1.3 .4实验操作方法 采用双抗体夹心一步法定量检测 AFP 含量。 实验设校准品(0、5、25、75、150、400ng/ml)共6孔以及待检样品孔等。简要操作步骤如下：分别向微孔板中加入各校准品或样品(每孔25μl)，再加酶结合物50μv混匀后，置37℃温育60min；用PBS洗孔5次，拍干。每孔加发光底物液A和B各50μl，混匀后室温避光放置10min。最后用化学发光分析仪测量各孔相对发光值(RLU)。绘出剂量-反应曲线，从剂量-反应曲线求得样品的AFP含量。

1.4 试剂性能评估

1.4 .1 准确性实验 将研制的三批次 (批号：120618、120628、120708)AFP化学发光免疫定量检测试剂分别用于测定AFP国家参考品 (检测方法同上)，其结果的相对偏差应在±10%以内。

1.4 .2灵敏度 平行测定20孔零值校准品血清，以S0+2SD作为试剂盒的最低检测浓度。

1.4 .3精密度 平行测定两个不同浓度(12ng/mL和120 ng/ml)的质控血清各20孔，求出批内和批间变异系数。

1.4 .4特异性实验 用人血清白蛋白(10000ng/ml)、癌胚抗原(80ng/ml)、糖类抗原 125(500U/ml)、糖类抗原 15-3(500U/ml)、糖类抗原19-9(400U/ml)与研制的AFP抗体包被板进行交叉反应检测 (检测方法同上)，其测定结果均应小于2.5ng/ml。

1.4 .5稳定性实验 将所研制的AFP化学发光诊断试剂(批次：120708)置37℃3d后，用于AFP检测试剂国家参考品的测定分析(检测方法同上)，测定结果应符合产品质量标准。

1.5 与进口对照试剂比对 将研制的AFP检测试剂(考核试剂，批次:120221)与西门子公司生产的AFP定量检测试剂(对照试剂，批次:110764)同时对350份临床样本进行比对检测。严格按照试剂盒中操作步骤进行检测，并在试剂盒有效期内使用。以正常人血清的AFP含量小于10ng/ml为判定标准，将临床样本检测值按阴阳性结果进行统计分析，求出灵敏度、特异性和总符合率；并对两种试剂的测定值进行相关性分析，求出相关系数r值。考核试剂与对照试剂检测结果之间的一致性比较采用Kappa值进行分析。

2 结果

2.1 剂量-反应曲线 以所配制校准品浓度的对数为横坐标，发光值的对数为纵坐标，用双对数数学模型Log-Log函数处理，剂量-反应曲线线性方程Y=1.0416X+3.156，线性相关系数r=0.9999，表明所建立的化学发光免疫定量检测方法具有良好的剂量反应线性关系。

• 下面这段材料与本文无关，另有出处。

### src/imd_params.svh
// Constants for the immediate, DMA, interrupt and load cycle block.
// Assumes inclusion by bare name from the src/ folder.
`ifndef IMD_PARAMS_SVH
`define IMD_PARAMS_SVH
// ****************************************
// Register offsets (byte addresses)
// ****************************************
`define IMD_OFS_STATUS 8'h00
`define IMD_OFS_PC 8'h04
`define IMD_OFS_DMAPTR 8'h08
`define IMD_OFS_SEL 8'h0C
// ****************************************
// Field positions in the select register
// ****************************************
`define IMD_SEL_CS_LO 0
`define IMD_SEL_PS_LO 4
`define IMD_SEL_IE_BIT 8
`define IMD_SEL_SAVED_LO 16
// ****************************************
// Reset values and entry values
// ****************************************
`define IMD_RST_PC 16'h0000
`define IMD_RST_DMAPTR 16'h0000
`define IMD_RST_ACC 8'h00
`define IMD_INT_CS 4'h1
`define IMD_INT_PS 4'h2
`define IMD_IMM_HI 4'hF
// ****************************************
// Machine cycle timing in clocks
// ****************************************
`define IMD_PH_TPA 3'h0
`define IMD_PH_CAP 3'h6
`define IMD_PH_LAST 3'h7
`endif

### src/imd_pkg.sv
// Types shared by the immediate, DMA, interrupt and load cycle block.
// Assumes nothing of its surroundings.
package imd_pkg;
  // Cycle kind, Gray coded along idle-exec-dma-int-load
  typedef enum logic [2:0] {
    IMD_IDLE = 3'b000,
    IMD_EXEC = 3'b001,
    IMD_DMA = 3'b011,
    IMD_INT = 3'b010,
    IMD_LOAD = 3'b110
  } imd_state_t;
  // Operation, coded as the opcode low nibble
  typedef enum logic [3:0] {
    IMD_OP_LOAD = 4'h8,
    IMD_OP_OR = 4'h9,
    IMD_OP_AND = 4'hA,
    IMD_OP_XOR = 4'hB,
    IMD_OP_ADD = 4'hC,
    IMD_OP_RSUB = 4'hD,
    IMD_OP_SHL = 4'hE,
    IMD_OP_SUB = 4'hF
  } imd_op_t;
endpackage

### src/imd_alu_if.sv
// Carrier between the cycle sequencer and its arithmetic unit.
// Assumes both ends run on the same clock.
`timescale 1ns/1ps
interface imd_alu_if;
  imd_pkg::imd_op_t op; // Operation
  logic [7:0] acc; // Accumulator in
  logic [7:0] operand; // Immediate byte
  logic [7:0] result; // New accumulator
  logic carry_out; // New carry bit
  logic carry_we; // Carry bit changes
  modport core (output op, acc, operand, input result, carry_out, carry_we);
  modport alu (input op, acc, operand, output result, carry_out, carry_we);
endinterface

### src/imd_core.sv
// Execute, DMA, interrupt and load cycles of an 8-bit processor core.
// Assumes opcodes arrive from fetch logic on the same clock; memory,
// I/O pins and request pins are outside the clock domain.
`include "imd_params.svh"
`timescale 1ns/1ps
// What this block does
// (RULE1) Load immediate byte into accumulator, advance counter
// (RULE2) OR/AND/XOR immediate into accumulator, advance counter
// (RULE3) Add immediate, carry out to carry bit
// (RULE4) Immediate minus accumulator, carry flags borrow
// (RULE5) Accumulator minus immediate, carry flags borrow
// (RULE6) DMA input writes bus byte at pointer
// (RULE7) DMA output reads memory at pointer
// (RULE8) DMA input wins over DMA output
// (RULE9) Interrupt saves selects, disables, sets selects
// (RULE10) Clear and wait low enter load idle
// (RULE11) Load mode suppresses first pulse, awaits DMA
// (RULE12) Shift left, top bit into carry
// (RULE13) I/O code lines stay zero
module imd_core (
  // Clock and reset
  input wire logic core_clk_in,
  input wire logic sys_rst_in,
  // Register port
  input wire logic [7:0] reg_addr_in,
  input wire logic [31:0] reg_wdata_in,
  input wire logic reg_wr_in,
  input wire logic reg_rd_in,
  output logic [31:0] reg_rdata_out,
  // Instruction from fetch logic
  input wire logic exec_req_in,
  input wire logic [7:0] exec_opcode_in,
  output logic exec_done_out,
  // Control pins, active low
  input wire logic clear_n_in,
  input wire logic wait_n_in,
  input wire logic dma_in_req_n_in,
  input wire logic dma_out_req_n_in,
  input wire logic int_req_n_in,
  // Data bus, read side only
  input wire logic [7:0] data_in,
  // Memory side
  output logic [15:0] mem_addr_out,
  output logic mem_read_strobe_n_out,
  output logic mem_write_strobe_n_out,
  output logic timing_pulse_a_out,
  output logic timing_pulse_b_out,
  output logic [2:0] io_code_lines_out,
  output imd_pkg::imd_state_t state_out
);
  // ****************************************
  // Declarations
  // ****************************************
  imd_pkg::imd_state_t state_q; // Current cycle kind
  logic [2:0] phase_q; // Clock within cycle
  imd_pkg::imd_op_t op_q; // Operation held
  logic exec_pend_q; // Instruction waiting
  logic dma_is_in_q; // DMA direction
  logic [7:0] acc_q; // Accumulator
  logic carry_q; // Carry bit
  logic [7:0] operand_q; // Captured bus byte
  logic [15:0] pc_q; // Program counter
  logic [15:0] dma_ptr_q; // DMA pointer
  logic [3:0] cs_q; // Counter select
  logic [3:0] ps_q; // Pointer select
  logic [7:0] saved_q; // Saved selects
  logic ie_q; // Interrupt enable
  logic [12:0] sync_w; // Synchronised pins
  logic clear_s, wait_s; // Clear, wait levels
  logic dma_in_s, dma_out_s; // DMA requests, high
  logic int_s; // Interrupt request, high
  logic [7:0] data_s; // Synchronised data
  logic load_mode; // Clear and wait low
  logic dma_any; // Any DMA request
  logic last_ph; // Final clock of cycle
  logic mem_op; // Exec reads memory
  logic strobe_ph; // Strobe window
  imd_alu_if alu_bus ();

  // ****************************************
  // Pin synchronisation and ALU
  // ****************************************
  imd_sync #(.W(13)) u_sync (
    .clk_in(core_clk_in),
    .rst_in(sys_rst_in),
    .async_in({clear_n_in, wait_n_in, dma_in_req_n_in, dma_out_req_n_in, int_req_n_in, data_in}),
    .sync_out(sync_w)
  );
  imd_alu u_alu (
    .a(alu_bus.alu)
  );

  // Decode of synchronised pins
  assign clear_s = sync_w[12];
  assign wait_s = sync_w[11];
  assign dma_in_s = ~sync_w[10];
  assign dma_out_s = ~sync_w[9];
  assign int_s = ~sync_w[8];
  assign data_s = sync_w[7:0];
  assign load_mode = ~clear_s & ~wait_s; // [RULE10]
  assign dma_any = dma_in_s | dma_out_s;
  assign last_ph = (phase_q == `IMD_PH_LAST);
  assign mem_op = (op_q != imd_pkg::IMD_OP_SHL);
  assign strobe_ph = (phase_q != `IMD_PH_TPA) && (phase_q != `IMD_PH_LAST);

  // ALU inputs
  assign alu_bus.op = op_q;
  assign alu_bus.acc = acc_q;
  assign alu_bus.operand = operand_q;

  // ****************************************
  // Cycle sequencer
  // ****************************************
  // Picks the next cycle at idle and steps the phase
  always_ff @(posedge core_clk_in) begin
    if (sys_rst_in) begin
      state_q <= imd_pkg::IMD_IDLE;
      phase_q <= 3'h0;
      dma_is_in_q <= 1'b0;
    end else begin
      unique case (state_q)
        imd_pkg::IMD_IDLE: begin
          phase_q <= 3'h0;
          // DMA first so load mode can be filled
          if (dma_any) begin
            state_q <= imd_pkg::IMD_DMA;
            dma_is_in_q <= dma_in_s; // [RULE8]
          end else if (load_mode) begin
            state_q <= imd_pkg::IMD_LOAD; // [RULE10]
          end else if (exec_pend_q) begin
            state_q <= imd_pkg::IMD_EXEC;
          end else if (int_s && ie_q) begin
            state_q <= imd_pkg::IMD_INT;
          end
        end
        imd_pkg::IMD_LOAD: begin
          phase_q <= 3'h0;
          // Idle here until a DMA request or release
          if (dma_any) begin
            state_q <= imd_pkg::IMD_DMA; // [RULE11]
            dma_is_in_q <= dma_in_s; // [RULE8]
          end else if (!load_mode) begin
            state_q <= imd_pkg::IMD_IDLE;
          end
        end
        default: begin
          // Exec, DMA and interrupt run a full cycle
          phase_q <= phase_q + 3'h1;
          if (last_ph) begin
            state_q <= imd_pkg::IMD_IDLE;
          end
        end
      endcase
    end
  end

  // ****************************************
  // Instruction intake
  // ****************************************
  // Holds one request; unsupported opcodes are dropped
  always_ff @(posedge core_clk_in) begin
    if (sys_rst_in) begin
      exec_pend_q <= 1'b0;
      op_q <= imd_pkg::IMD_OP_LOAD;
    end else if (state_q == imd_pkg::IMD_EXEC && last_ph) begin
      exec_pend_q <= 1'b0;
    end else if (exec_req_in && !exec_pend_q && exec_opcode_in[7:4] == `IMD_IMM_HI
                 && exec_opcode_in[3]) begin
      exec_pend_q <= 1'b1;
      op_q <= imd_pkg::imd_op_t'(exec_opcode_in[3:0]);
    end
  end

  // Done pulse at the commit clock
  always_ff @(posedge core_clk_in) begin
    if (sys_rst_in) begin
      exec_done_out <= 1'b0;
    end else begin
      exec_done_out <= (state_q == imd_pkg::IMD_EXEC) && last_ph;
    end
  end

  // ****************************************
  // Data path
  // ****************************************
  // Bus byte taken at the late timing pulse
  always_ff @(posedge core_clk_in) begin
    if (sys_rst_in) begin
      operand_q <= 8'h00;
    end else if (phase_q == `IMD_PH_CAP) begin
      operand_q <= data_s;
    end
  end

  // Accumulator and carry commit
  always_ff @(posedge core_clk_in) begin
    if (sys_rst_in) begin
      acc_q <= `IMD_RST_ACC;
      carry_q <= 1'b0;
    end else if (state_q == imd_pkg::IMD_EXEC && last_ph) begin
      acc_q <= alu_bus.result; // [RULE1] [RULE2] [RULE3] [RULE4] [RULE5] [RULE12]
      if (alu_bus.carry_we) begin
        carry_q <= alu_bus.carry_out; // [RULE3] [RULE4] [RULE5] [RULE12]
      end
    end
  end

  // ****************************************
  // Pointers, selects and software writes
  // ****************************************
  // Hardware updates take priority over a same-cycle write
  always_ff @(posedge core_clk_in) begin
    if (sys_rst_in) begin
      pc_q <= `IMD_RST_PC;
    end else if (state_q == imd_pkg::IMD_EXEC && last_ph && mem_op) begin
      pc_q <= pc_q + 16'h0001; // [RULE1] [RULE2] [RULE3] [RULE4] [RULE5]
    end else if (reg_wr_in && reg_addr_in == `IMD_OFS_PC) begin
      pc_q <= reg_wdata_in[15:0];
    end
  end

  // DMA pointer steps after each DMA cycle
  always_ff @(posedge core_clk_in) begin
    if (sys_rst_in) begin
      dma_ptr_q <= `IMD_RST_DMAPTR;
    end else if (state_q == imd_pkg::IMD_DMA && last_ph) begin
      dma_ptr_q <= dma_ptr_q + 16'h0001; // [RULE6] [RULE7]
    end else if (reg_wr_in && reg_addr_in == `IMD_OFS_DMAPTR) begin
      dma_ptr_q <= reg_wdata_in[15:0];
    end
  end

  // Interrupt entry rewrites selects and enable
  always_ff @(posedge core_clk_in) begin
    if (sys_rst_in) begin
      cs_q <= 4'h0;
      ps_q <= 4'h0;
      saved_q <= 8'h00;
      ie_q <= 1'b1;
    end else if (state_q == imd_pkg::IMD_INT && last_ph) begin
      saved_q <= {ps_q, cs_q}; // [RULE9]
      ie_q <= 1'b0;
      cs_q <= `IMD_INT_CS;
      ps_q <= `IMD_INT_PS;
    end else if (reg_wr_in && reg_addr_in == `IMD_OFS_SEL) begin
      cs_q <= reg_wdata_in[`IMD_SEL_CS_LO +: 4];
      ps_q <= reg_wdata_in[`IMD_SEL_PS_LO +: 4];
      ie_q <= reg_wdata_in[`IMD_SEL_IE_BIT];
    end
  end

  // ****************************************
  // Memory side outputs
  // ****************************************
  // Address, strobes and pulses follow state one clock later
  always_ff @(posedge core_clk_in) begin
    if (sys_rst_in) begin
      mem_addr_out <= 16'h0000;
      mem_read_strobe_n_out <= 1'b1;
      mem_write_strobe_n_out <= 1'b1;
      timing_pulse_a_out <= 1'b0;
      timing_pulse_b_out <= 1'b0;
    end else begin
      mem_read_strobe_n_out <= 1'b1;
      mem_write_strobe_n_out <= 1'b1;
      timing_pulse_a_out <= 1'b0;
      timing_pulse_b_out <= 1'b0;
      unique case (state_q)
        imd_pkg::IMD_IDLE: begin
          // Hold last address
        end
        imd_pkg::IMD_EXEC: begin
          mem_addr_out <= pc_q;
          timing_pulse_a_out <= (phase_q == `IMD_PH_TPA);
          timing_pulse_b_out <= (phase_q == `IMD_PH_CAP);
          // Shift leaves the bus floating, strobes high
          mem_read_strobe_n_out <= ~(mem_op && strobe_ph); // [RULE1] [RULE12]
        end
        imd_pkg::IMD_DMA: begin
          mem_addr_out <= dma_ptr_q;
          timing_pulse_a_out <= (phase_q == `IMD_PH_TPA);
          timing_pulse_b_out <= (phase_q == `IMD_PH_CAP);
          mem_write_strobe_n_out <= ~(dma_is_in_q && strobe_ph); // [RULE6]
          mem_read_strobe_n_out <= ~(!dma_is_in_q && strobe_ph); // [RULE7]
        end
        imd_pkg::IMD_INT: begin
          // Bus floats, both strobes stay high
          mem_addr_out <= pc_q; // [RULE9]
          timing_pulse_a_out <= (phase_q == `IMD_PH_TPA);
          timing_pulse_b_out <= (phase_q == `IMD_PH_CAP);
        end
        imd_pkg::IMD_LOAD: begin
          // No timing pulse A while idling
          mem_addr_out <= dma_ptr_q - 16'h0001; // [RULE10] [RULE11]
          mem_read_strobe_n_out <= 1'b0;
        end
      endcase
    end
  end

  // I/O code lines and visible state
  always_ff @(posedge core_clk_in) begin
    if (sys_rst_in) begin
      io_code_lines_out <= 3'h0;
      state_out <= imd_pkg::IMD_IDLE;
    end else begin
      io_code_lines_out <= 3'h0; // [RULE13]
      state_out <= state_q;
    end
  end

  // ****************************************
  // Register read port
  // ****************************************
  // Data stand one clock after the read strobe
  always_ff @(posedge core_clk_in) begin
    if (sys_rst_in) begin
      reg_rdata_out <= 32'h0000_0000;
    end else if (reg_rd_in) begin
      unique case (reg_addr_in)
        `IMD_OFS_STATUS: reg_rdata_out <= {20'h0_0000, state_q, carry_q, acc_q};
        `IMD_OFS_PC: reg_rdata_out <= {16'h0000, pc_q};
        `IMD_OFS_DMAPTR: reg_rdata_out <= {16'h0000, dma_ptr_q};
        `IMD_OFS_SEL: reg_rdata_out <= {8'h00, saved_q, 7'h00, ie_q, ps_q, cs_q};
        default: reg_rdata_out <= 32'h0000_0000;
      endcase
    end else begin
      reg_rdata_out <= 32'h0000_0000;
    end
  end
endmodule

2.2 准确性 三批试剂 (批号：120618、120628、120708)用于测定AFP检测试剂国家参考品，检测结果均符合质量标准 (质量标准及检测结果见表1)。

2.3 稳定性 将所研制的试剂 (批次：120708)置37℃3d后，用于AFP检测试剂国家参考品的测定分析。测定结果表明试剂的各项性能符合产品质量标准要求(见表1)。

2.4 特异性 检测结果表明人血清白蛋白(10000 ng/ml)、癌胚抗原 (80ng/ml)、糖类抗原125(500U/ml)、糖类抗原 15-3(500U/ml)、糖类抗原 19-9(400 U/ml)的测定结果均小于2.5ng/mL，符合质量标准要求。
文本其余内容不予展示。